Fast robot with encoders

• Actuators / output devices: 30:1 HP micro metal gearmotors
• Control method: autonomous
• CPU: Baby Orangutan B-328
• Power source: 4.8V 700Mah NiMH
• Programming language: C (AVR GCC)
• Sensors / input devices: QTR-8RC, Pololu encoders
• Target environment: indoor flat surfaces

I'm building this fast robot for the upcomping LVbots mini-competition, which will include dead-reckoning and looped maze-solving contests.  I'm using:

• Baby Orangutan B-32 (LMR)
• 42mm tires with wheel encoders (LMR)
• 30:1 HP micro metal gearmotors (LMR)
• 6 sensors broken off of a QTR-8RC (LMR)
• 4xAAA battery pack (LMR)
• adjustable boost voltage regulator set to 6 or 7 V (LMR)
• custom laser-cut chassis (LMR)

Total cost, including the custom-cut chassis, would be about $165 from Pololu.

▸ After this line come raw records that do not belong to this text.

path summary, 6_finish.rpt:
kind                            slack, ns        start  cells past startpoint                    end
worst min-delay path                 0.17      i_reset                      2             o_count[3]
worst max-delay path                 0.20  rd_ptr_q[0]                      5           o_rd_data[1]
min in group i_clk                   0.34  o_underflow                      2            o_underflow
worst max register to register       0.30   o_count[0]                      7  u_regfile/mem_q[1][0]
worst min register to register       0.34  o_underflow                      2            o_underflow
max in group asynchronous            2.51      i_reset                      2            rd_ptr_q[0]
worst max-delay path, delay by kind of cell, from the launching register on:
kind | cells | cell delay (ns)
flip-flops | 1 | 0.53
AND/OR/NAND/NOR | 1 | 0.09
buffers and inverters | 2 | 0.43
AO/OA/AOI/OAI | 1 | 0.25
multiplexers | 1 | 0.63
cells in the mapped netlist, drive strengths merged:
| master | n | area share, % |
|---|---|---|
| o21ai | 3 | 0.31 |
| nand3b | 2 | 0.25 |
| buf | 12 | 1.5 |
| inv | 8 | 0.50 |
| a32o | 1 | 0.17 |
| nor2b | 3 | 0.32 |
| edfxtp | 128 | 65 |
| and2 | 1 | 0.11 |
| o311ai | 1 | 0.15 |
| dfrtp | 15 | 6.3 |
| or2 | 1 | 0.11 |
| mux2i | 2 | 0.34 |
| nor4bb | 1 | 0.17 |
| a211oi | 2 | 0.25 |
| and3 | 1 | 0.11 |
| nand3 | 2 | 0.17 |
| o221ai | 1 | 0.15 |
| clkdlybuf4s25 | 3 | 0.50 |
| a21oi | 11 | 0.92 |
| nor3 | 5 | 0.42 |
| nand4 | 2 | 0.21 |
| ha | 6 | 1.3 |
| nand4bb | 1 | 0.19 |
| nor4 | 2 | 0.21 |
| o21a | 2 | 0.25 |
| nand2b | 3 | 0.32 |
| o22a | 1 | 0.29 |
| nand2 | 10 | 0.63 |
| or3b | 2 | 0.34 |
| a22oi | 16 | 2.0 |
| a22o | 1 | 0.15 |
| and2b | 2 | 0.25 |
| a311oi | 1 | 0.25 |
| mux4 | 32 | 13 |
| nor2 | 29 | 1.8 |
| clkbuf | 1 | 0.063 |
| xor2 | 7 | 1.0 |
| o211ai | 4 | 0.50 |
File: src/rtl/poly_voice_allocator_if.sv
// Event and voice-control bundle between the note producer and the voice allocator.
// The producer drives the ev_* side; the allocator drives ev_ready and the voice_* side.
interface poly_voice_allocator_if #(
  parameter int NUM_VOICES = 4
);
  logic                  ev_valid;
  logic                  ev_ready;
  logic                  ev_on;
  logic [3:0]            ev_note;
  logic [2:0]            ev_octave;
  logic [NUM_VOICES-1:0] voice_ld;
  logic [3:0]            voice_note;
  logic [2:0]            voice_octave;
  logic [NUM_VOICES-1:0] voice_active;
  logic                  steal;

  modport master (
    output ev_valid, ev_on, ev_note, ev_octave,
    input  ev_ready, voice_ld, voice_note, voice_octave, voice_active, steal
  );

  modport slave (
    input  ev_valid, ev_on, ev_note, ev_octave,
    output ev_ready, voice_ld, voice_note, voice_octave, voice_active, steal
  );
endinterface
==> src/rtl/modbus_tx_buffer.sv <==
// Response-side byte buffer between the Modbus-to-Wishbone engine and the UART transmitter.
// Releases a frame once enough bytes are queued (or the writer goes quiet) and enforces inter-frame silence.
module modbus_tx_buffer #(
    parameter int unsigned DEPTH       = 256,
    parameter int unsigned START_LEVEL = 8,
    parameter int unsigned IDLE_CYCLES = 64,
    parameter int unsigned GAP_CYCLES  = 400
) (
    input  logic                     fifoClk,
    input  logic                     rst,
    input  logic                     writeReq,
    input  logic [7:0]               dataIn,
    output logic                     writeAck,
    output logic                     full,
    output logic [$clog2(DEPTH):0]   level,
    output logic [7:0]               txData,
    output logic                     txStart,
    input  logic                     txBusy,
    output logic                     frameActive
);

    localparam int unsigned AW = $clog2(DEPTH);
    localparam int unsigned LW = AW + 1;
    localparam int unsigned IW = $clog2(IDLE_CYCLES + 1);
    localparam int unsigned GW = $clog2(GAP_CYCLES + 1);

    typedef enum logic [1:0] {
        S_IDLE,
        S_WAIT_BUSY,
        S_WAIT_DONE,
        S_GAP
    } state_t;

    state_t          state_q;
    logic [7:0]      mem_q [DEPTH];
    logic [AW-1:0]   wr_ptr_q;
    logic [AW-1:0]   rd_ptr_q;
    logic [LW-1:0]   level_q;
    logic [LW-1:0]   level_d;
    logic [IW-1:0]   idle_cnt_q;
    logic [GW-1:0]   gap_cnt_q;
    logic            ack_q;
    logic            full_q;
    logic [7:0]      tx_data_q;
    logic            tx_start_q;
    logic            frame_q;
    logic            wr_en_c;
    logic            rd_en_c;
    logic            can_start_c;

    // A held request is only a new write once the previous ack has been seen.
    assign wr_en_c     = writeReq && !ack_q && (level_q != LW'(DEPTH));
    assign can_start_c = (level_q != '0) &&
                         ((level_q >= LW'(START_LEVEL)) || (idle_cnt_q == IW'(IDLE_CYCLES)));
    assign level_d     = level_q + LW'(wr_en_c) - LW'(rd_en_c);

    // Byte pulled from the buffer towards the UART this cycle.
    always_comb begin
        rd_en_c = 1'b0;
        case (state_q)
            S_IDLE:      rd_en_c = can_start_c;
            S_WAIT_DONE: rd_en_c = !txBusy && (level_q != '0);
            default:     rd_en_c = 1'b0;
        endcase
    end

    // Storage array carries no reset; validity is tracked by the level count.
    always_ff @(posedge fifoClk) begin
        if (wr_en_c) begin
            mem_q[wr_ptr_q] <= dataIn;
        end
    end

    always_ff @(posedge fifoClk) begin
        if (rst) begin
            state_q    <= S_IDLE;
            wr_ptr_q   <= '0;
            rd_ptr_q   <= '0;
            level_q    <= '0;
            idle_cnt_q <= '0;
            gap_cnt_q  <= '0;
            ack_q      <= 1'b0;
            full_q     <= 1'b0;
            tx_data_q  <= 8'h00;
            tx_start_q <= 1'b0;
            frame_q    <= 1'b0;
        end else begin
            ack_q      <= wr_en_c;
            level_q    <= level_d;
            full_q     <= (level_d == LW'(DEPTH));
            tx_start_q <= 1'b0;

            if (wr_en_c) begin
                wr_ptr_q   <= wr_ptr_q + AW'(1);
                idle_cnt_q <= '0;
            end else if (idle_cnt_q != IW'(IDLE_CYCLES)) begin
                idle_cnt_q <= idle_cnt_q + IW'(1);
            end

            if (rd_en_c) begin
                tx_data_q  <= mem_q[rd_ptr_q];
                tx_start_q <= 1'b1;
                rd_ptr_q   <= rd_ptr_q + AW'(1);
            end

            // Frame sequencing: one byte outstanding at a time, silence after the last one.
            case (state_q)
                S_IDLE: begin
                    if (rd_en_c) begin
                        frame_q <= 1'b1;
                        state_q <= S_WAIT_BUSY;
                    end
                end
                S_WAIT_BUSY: begin
                    if (txBusy) begin
                        state_q <= S_WAIT_DONE;
                    end
                end
                S_WAIT_DONE: begin
                    if (!txBusy) begin
                        if (rd_en_c) begin
                            state_q <= S_WAIT_BUSY;
                        end else begin
                            gap_cnt_q <= '0;
                            state_q   <= S_GAP;
                        end
                    end
                end
                S_GAP: begin
                    if (gap_cnt_q == GW'(GAP_CYCLES - 1)) begin
                        frame_q <= 1'b0;
                        state_q <= S_IDLE;
                    end else begin
                        gap_cnt_q <= gap_cnt_q + GW'(1);
                    end
                end
            endcase
        end
    end

    assign writeAck    = ack_q;
    assign full        = full_q;
    assign level       = level_q;
    assign txData      = tx_data_q;
    assign txStart     = tx_start_q;
    assign frameActive = frame_q;

endmodule

==> config.mk <==
export PLATFORM = sky130hd
export DESIGN_NAME = modbus_tx_buffer
export DESIGN_NICKNAME = d
export VERILOG_FILES = /design/src/rtl/modbus_tx_buffer.sv
export SDC_FILE = /design/constraint.sdc
export NUM_CORES = 2
export LEC_CHECK = 0
export CORE_ASPECT_RATIO = 1.1
export CORE_MARGIN = 1
export CORE_UTILIZATION = 59
export CTS_BUF_LIST = sky130_fd_sc_hd__clkbuf_4
export DETAILED_ROUTE_END_ITERATION = 8
export GPL_ROUTABILITY_DRIVEN = 1
export GPL_TIMING_DRIVEN = 0
export PLACE_DENSITY = 0.78
export SLEW_MARGIN = 40
export SYNTH_ARGS = -nofsm -noshare
export SYNTH_HDL_FRONTEND = slang
export SYNTH_SLANG_ARGS = --single-unit
==> constraint.sdc <==
create_clock -name fifoClk -period 4 [get_ports fifoClk]
set_clock_uncertainty 0.2 [all_clocks]
set_input_delay 0.6 -clock fifoClk [delete_from_list [all_inputs] [get_ports fifoClk]]
set_output_delay 0.6 -clock fifoClk [all_outputs]
set_load 0.02 [all_outputs]
# Word-level counts from Yosys, hierarchy flattened

Memory sizes are Yosys's and may differ from the RTL's. A register that Yosys moved wholly into a read port is not among the register bits.
Cells that the tools add are included.

Mux-type cells: 17
$add $sub $neg: 6
Eq/ne operators: 14
Reduce and logical (&&, ||, !) cells: 15
Order comparisons: 1

Operators by type and width:

| operator                                                               | number |
|---|---|
| 9-bit 2-to-1 mux                                                       | 3 |
| 9-bit equality test (second input constant)                            | 2 |
| 9-bit one-hot mux with 2 select lines                                  | 1 |
| 8-bit by 1-bit adder with 8-bit output (second input constant)         | 2 |
| 2-bit != test (second input constant)                                  | 6 |
| 2-bit 2-to-1 mux                                                       | 5 |
| 9-bit by 1-bit adder with 9-bit output                                 | 1 |
| 9-bit by 1-bit adder with 9-bit output (second input constant)         | 1 |
| 9-bit by 4-bit >= comparator with 1-bit output (second input constant) | 1 |
| 9-bit != test (second input constant)                                  | 1 |
| 9-bit nonzero test                                                     | 1 |
| 9-bit by 1-bit subtractor with 9-bit output                            | 1 |
| 2-bit one-hot mux with 4 select lines                                  | 1 |
| 4-bit AND reduction                                                    | 2 |
| 7-bit by 1-bit adder with 7-bit output (second input constant)         | 1 |
| 7-bit equality test (second input constant)                            | 1 |
| 7-bit != test (second input constant)                                  | 1 |
| 1-bit 2-to-1 mux                                                       | 5 |
| 2-bit equality test (second input constant)                            | 2 |
| 1-bit logical AND                                                      | 4 |
| 1-bit one-hot mux with 2 select lines                                  | 2 |
| 2-bit nonzero test                                                     | 2 |
| 3-bit AND reduction                                                    | 1 |
| 2-bit by 1-bit equality test with 1-bit output (second input constant) | 1 |
| other kinds (4)                                                        | 5 |

Bits in registers: 47
Logic and storage cells: 64
Output and inout port bits: 21
Memories: 1
Input bits: 12
Memory bits (writable): 2048

Memories:

| memory | words | bits a word | read ports | clocked after memory_dff | wr ports | line | source |
|---|---|---|---|---|---|---|---|
| mem_q  | 256   | 8           | 1          | 1                        | 1        | 35   | `logic [7:0] mem_q [DEPTH];` |

# Logic depth before layout (Yosys ltp)

Depth after elaboration: 7
Gate-level depth with buffers: 18
Gate-level depth less buffers: 17

# Worst setup path before layout

Ideal clock, no wire load.

Path type: register to register
From: register level_q[6] (netlist: level[6])
To: register full_q (netlist: full)
Required time: 3.704 ns
Period minus slack after synthesis: 4.002 ns
Stages on the path, launching flop included: 19
Path buffers: 1
Library setup time: 0.096 ns
Path slack: -0.002 ns
Arrival: 3.706 ns
Path through: dfxtp_1 inv_1 ha_1 nor4bb_1 nand3_1 a31oi_1 buf_2 ha_1 inv_1 ha_1 inv_1 fa_1 nand2b_1 a21oi_1 o21ai_0 a21oi_1 o41ai_1 xnor2_1 nor4b_1

Word-level cells in the longest chain between the ends: 6
Elaborated cells on any way between the ends: 11
Those cells by class: add/sub: 2; order compare: 1; eq/ne: 2; mux: 1; reduce/logical: 5

RTL lines:

| element                                        | line | source |
|---|---|---|
| from (decl)                                    | 38   | `logic [LW-1:0] level_q;` |
| from (signal assigned)                         | 89   | `level_q <= level_d;` |
| 9-bit by 4-bit >= comparator with 1-bit output | 54   | `((level_q >= LW'(START_LEVEL)) \|\| (idle_cnt_q == IW'(IDLE_CYCLES)));` |
| 1-bit logical OR                               | 54   |  |
| 1-bit logical AND                              | 53   | `assign can_start_c = (level_q != '0) &&` |
| 1-bit one-hot mux with 2 select lines *        | 60   | `case (state_q)` |
| net rd_en_c                                    | 48   | `logic rd_en_c;` |
| 9-bit by 1-bit subtractor with 9-bit output *  | 55   | `assign level_d = level_q + LW'(wr_en_c) - LW'(rd_en_c);` |
| 9-bit equality test *                          | 90   | `full_q <= (level_d == LW'(DEPTH));` |
| to (signal assigned)                           | 90   |  |
| to (decl)                                      | 43   | `logic full_q;` |

Mark *: on every way through the listed nets, which the timed path passes. The rest lies on a longest branch.
A chain may end at the register's enable or synchronous reset.

==> flow_metrics.py <==
metrics = {
    "worst_setup_path": {
        "cp_top_family": "buffers and inverters",
        "path_class": "reg2reg",
        "max_stage_delay_ns": 0.46,
        "crit_slowest_cell": "buf_4",
        "arrival_ns": 5.51,
        "worstSetupEndpointType": "register",
        "startpoint_type": "register",
        "cp_cell_sequence": "buf_4 -> buf_4 -> buf_2 -> buf_16 -> clkbuf_2 -> buf_16 -> a21oi_1 -> a31oi_1 -> o21ai_0 -> nand3_1 -> nand3_1 -> o22ai_1",
        "required_ns": 5.17,
        "critPathBufInv": 6,
        "worstPathMaxFanout": 11,
    },
    "routing": {
        "wl_met1_mm": 89.6,
        "top_layer_used": "met5",
        "drcViolationCount": 4,
        "postRouteAntennaNets": 0,
        "wl_per_cell_microns": 44.3,
        "viasPerCell": 7.34,
        "wl_met2_mm": 126,
        "wl_mm": 300,
        "dr.pass1.iters": 9,
        "wl_met3_mm": 56.2,
        "drt_iter0_drc": 10200,
        "vias": 49700,
    },
    "synthesis": {
        "ys_seq_area_share_pct": 76.3,
        "syn_nets": 3992,
        "synth_xor_area_share_pct": 0.352,
        "ys_ff_latch": 2103,
        "synth-simple-area-share_pct": 2.89,
        "synth-compound-area-share_pct": 2.82,
        "synthMuxAreaShare_pct": 15.5,
        "syn_area_sq_um": 82000,
        "yosys_warnings": 0,
        "synth_async_sr_flop_share_pct": 0,
        "synthAdderAreaFrac_pct": 0.406,
        "netlist_top_cells_count": "2048 x edfxtp_1, 495 x mux4_2, 341 x nor2_1",
        "synth_cells": 3954,
        "synth.area.top_cells": "edfxtp_1 75%, mux4_2 14%, mux2i_1 1.6%, nor2_1 1.6%, dfxtp_1 1.3%",
        "synth_flop_cell": "edfxtp_1",
        "syn_area_per_cell_sq_um": 20.7,
        "synth.most_common_cell": "edfxtp_1",
        "synth_top_family_by_area": "multiplexers",
        "yosysTopAreaCellShare_pct": 75.0,
        "synth_top_cell_by_area": "edfxtp_1",
        "synth.distinct_cells": 72,
        "synth_edf_count": 2048,
    },
    "layout": {
        "layout-drive-gt1-share_pct": 37.1,
        "area_growth_syn_to_layout_pct": 15.1,
        "stdcell_count": 6775,
        "fin_nets": 4593,
        "postLayoutCellArea_sq_um": 94400,
    },
    "global_route": {
        "grt_max_degree": 105,
        "antenna_found_initial": 20,
        "gr-total-overflow": 0,
        "grt_usage_pct": 43.5,
        "grt_pass1_wl_mm": 395,
        "first_global_vias": 47300,
    },
    "placement": {
        "hpwlAfterDp_mm": 193,
        "io_buffers": 31,
        "place_area_sq_um": 86100,
        "post-place-cells": 5838,
        "pre_cts_slack_ns": -1.61,
        "place.gp.congestion": 1.08,
    },
    "floorplan": {
        "die_area_sq_um": 141000,
        "io_pins": 33,
        "fp-row-count": 143,
        "die_height_microns": 393,
        "die_w_microns": 358,
        "start_util_pct": 59.4,
        "fp.coreArea_sq_um": 138000,
    },
    "sta": {
        "whs_ns": 0.193,
        "setup_viol": 203,
        "slew_headroom_pct": 29.9,
        "worst_pin_slew_ns": 1.05,
        "rsz0062_at_grt": "true",
        "fmax_mhz": 230,
        "hold_viol": 0,
        "drv_slew": 0,
        "post-route-period-util_pct": 109,
        "timing.final.ws_setup_ns": -0.340,
        "final.min_clock_period_ns": 4.34,
    },
    "pwr": {
        "p_leak_nw": 29.5,
        "power_mw": 56.8,
        "p_sw_share_pct": 32.8,
        "p_int_mw": 38.2,
        "power_frac_clock_pct": 30.0,
        "ir_drop_mv": 0.399,
        "power.density_nw_per_um2": 602,
        "comb_power_share_pct": 27.0,
        "switchingPower_mw": 18.6,
        "seq_power_share_pct": 43.0,
    },
    "clock_network": {
        "clk_latency_ns": 1.53,
        "cts_root_buf": "clkbuf_4",
        "cts_max_path_buffers": 4,
        "htree_levels": 5,
        "tritoncts": "built",
        "numCtsBuffers": 493,
        "cts.clk_slew.worst_paths_ns": 0.07,
        "cts_sinks": 2103,
    },
    "outcome": {
        "violations": "design-rule violations, negative setup slack",
        "outcome": "finished, violations left",
    },
    "min_path": {
        "hold_path.class": "in2reg",
    },
    "job": {
        "max-cap-violations": 0,
    },
}
kinds of logic (layout without fill, tap and decap cells):
kind of cell             after synthesis  in the layout
flip-flops                          2103           2103
multiplexers                         651            651
AND/OR/NAND/NOR                      559            559
AO/OA/AOI/OAI                        319            319
buffers and inverters                263           1242
XOR/XNOR                              33             33
adder cells (fa/ha/maj)               26             26
other                                  0             30
registers in the layout (all words and copies together), names as in the netlist, 2 cells and up:
name,flops
mem_q,2048
gap_cnt_q,9
level,9
rd_ptr_q,8
txData,8
wr_ptr_q,8
idle_cnt_q,7
state_q,2
routing by layer:
layer | track usage (%) | up-vias
met5 | 0.596 | -
met4 | 31.5 | 28
met3 | 23.0 | 1390
met2 | 60.4 | 5704
met1 | 51.5 | 24600
li1 | - | 18000
power groups by stage:
| stage | registers (mW) | logic [mW] | clock network, mW |
|---|---|---|---|
| finish | 24.4 | 15.3 | 17.1 |
| global route | 24.4 | 14.9 | 18.0 |
| CTS | 24.4 | 14.2 | 16.9 |
| detailed placement | 24.9 | 13.6 | 0 |
| global placement | 25.1 | 13.3 | 0 |
| floorplan | 25.0 | 6.97 | 0 |
area by class of cell:
type	instances	area (sq um)
Antenna cell	30	75.1
Buffer	229	1880
Clock buffer	727	5460
Clock inverter	146	654
Fill cell	8442	43700
Inverter	32	120
Multi-Input combinational cell	1588	19400
Sequential cell	2103	62600
Tap cell	1812	2270
Timing Repair Buffer	108	1890
final timing paths:
path | end | depth (start not counted) | start | slack, ns
worst max-delay path | txData[4]$_SDFFE_PP0P_ | 12 | rd_ptr_q[2]$_SDFFE_PP0P_ | -0.34
worst min register to register | gap_cnt_q[1]$_SDFFE_PP0P_ | 2 | gap_cnt_q[1]$_SDFFE_PP0P_ | 0.28
worst max register to register | txData[4]$_SDFFE_PP0P_ | 12 | rd_ptr_q[2]$_SDFFE_PP0P_ | -0.34
worst min-delay path | txStart$_SDFF_PP0_ | 3 | rst | 0.19
worst reg2reg max path, cell delays in order (launching register included):
cell and delay, ns:
dfxtp_1 0.45, buf_4 0.46, buf_4 0.46, buf_2 0.35, buf_16 0.21, clkbuf_2 0.47
buf_16 0.22, a21oi_1 0.07, a31oi_1 0.33, o21ai_0 0.31, nand3_1 0.32, nand3_1 0.11
o22ai_1 0.30
layout by cell type, fill, tap and decap left out, types with 30 or more instances in the layout:
master,netlist,routed
o221ai_1,41,38
mux2i_1,134,121
nand2_1,100,84
edfxtp_1,2048,2048
buf_16,0,42
nor2_4,0,89
diode_2,0,30
mux4_2,495,495
dfxtp_1,55,52
clkbuf_2,0,52
clkinv_1,2,122
nor2_1,341,138
a22oi_1,54,53
a21oi_1,58,53
buf_4,39,44
clkbuf_4,0,743
nor2_2,0,114
buf_6,22,66
per-stage QoR:
stage	util, %	TNS (ns)
3_3_place_gp	61.3	-
3_5_place_dp	62.4	-1202.62
4_1_cts	67.9	-0.719
2_1_floorplan	-	0
6_report	68.3	-9.52
5_1_grt	68.3	-15.65
timing repair:
| action | CTS | global route |
|---|---|---|
| buffers inserted | 3 | 6 |
| gates cloned | 0 | 0 |
| endpoints found under the setup margin | 1758 | 1105 |
| resized for setup | 316 | 111 |
| pin swaps | 5 | 14 |
| endpoints found under the hold margin | 1943 | 0 |
| hold buffers | 27 | 0 |
No activity file was read; power rests on OpenSTA's default activity.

Update: my robot took first place our little dead-reckoning competition, beating a robot with a theoretically much nicer setup (motors with built-in encoders offering 100s of counts per revolution and narrow wheels).  It was able to follow a black line along a complicated, curved path about 8m long, then return to its starting point automatically, missing the point by about 15 cm.  You don't need ultra high resolution encoders for basic navigation - just make sure to calibrate them well!

Here are some pictures of the robot.  On top, the power regulator plugs in to a header on the front of the robot, and that's how I turn it on - power it up and it starts running!  Behind that, the blue board is the baby Orangutan B-328, the brains of the robot.  The B-328 plugs in to female header on the QTR sensor board below, and colored ribbon cable is used to connect everything else.  There's a 3-pin female port on the right side of the B-328 that I use as a serial interface for checking sensors and motors, since the robot has no display or buttons of its own.  The bottom view shows the QTR sensor, ball caster, and the encoders (sandwiched between the motors and the chassis).